START RECORDS PROVIDED
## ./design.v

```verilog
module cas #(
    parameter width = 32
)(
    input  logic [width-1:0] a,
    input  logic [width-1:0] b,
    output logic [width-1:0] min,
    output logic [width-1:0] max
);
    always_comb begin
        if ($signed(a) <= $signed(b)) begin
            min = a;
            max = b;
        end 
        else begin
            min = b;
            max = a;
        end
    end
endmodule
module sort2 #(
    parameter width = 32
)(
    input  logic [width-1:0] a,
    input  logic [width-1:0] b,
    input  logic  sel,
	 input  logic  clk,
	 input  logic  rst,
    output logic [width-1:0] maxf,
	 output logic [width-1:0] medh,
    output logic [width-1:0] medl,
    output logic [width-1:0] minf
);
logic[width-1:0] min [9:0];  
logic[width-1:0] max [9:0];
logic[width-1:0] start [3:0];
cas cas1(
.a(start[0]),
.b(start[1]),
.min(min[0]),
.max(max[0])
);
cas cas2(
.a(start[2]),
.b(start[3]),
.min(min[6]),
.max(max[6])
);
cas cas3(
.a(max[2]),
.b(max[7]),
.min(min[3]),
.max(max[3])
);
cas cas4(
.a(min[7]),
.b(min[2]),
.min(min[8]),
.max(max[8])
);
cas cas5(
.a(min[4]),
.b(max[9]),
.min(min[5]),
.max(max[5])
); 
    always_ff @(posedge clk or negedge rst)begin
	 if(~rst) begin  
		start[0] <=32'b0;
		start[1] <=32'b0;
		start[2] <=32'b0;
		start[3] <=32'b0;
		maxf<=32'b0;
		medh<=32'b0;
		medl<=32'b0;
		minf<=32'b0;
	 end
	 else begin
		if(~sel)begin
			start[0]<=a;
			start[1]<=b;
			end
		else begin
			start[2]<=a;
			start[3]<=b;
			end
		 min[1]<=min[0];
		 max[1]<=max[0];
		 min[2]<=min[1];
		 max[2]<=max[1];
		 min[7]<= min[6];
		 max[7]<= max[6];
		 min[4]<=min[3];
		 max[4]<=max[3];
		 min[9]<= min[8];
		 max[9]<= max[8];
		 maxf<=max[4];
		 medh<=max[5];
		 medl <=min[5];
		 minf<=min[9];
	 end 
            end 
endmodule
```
END RECORDS PROVIDED
TASK OBJECTIVE
Copy all lines from the entries that contain the word "output".

THE COMPLETED TASK
    output logic [width-1:0] min,
    output logic [width-1:0] max
    output logic [width-1:0] maxf,
	 output logic [width-1:0] medh,
    output logic [width-1:0] medl,
    output logic [width-1:0] minf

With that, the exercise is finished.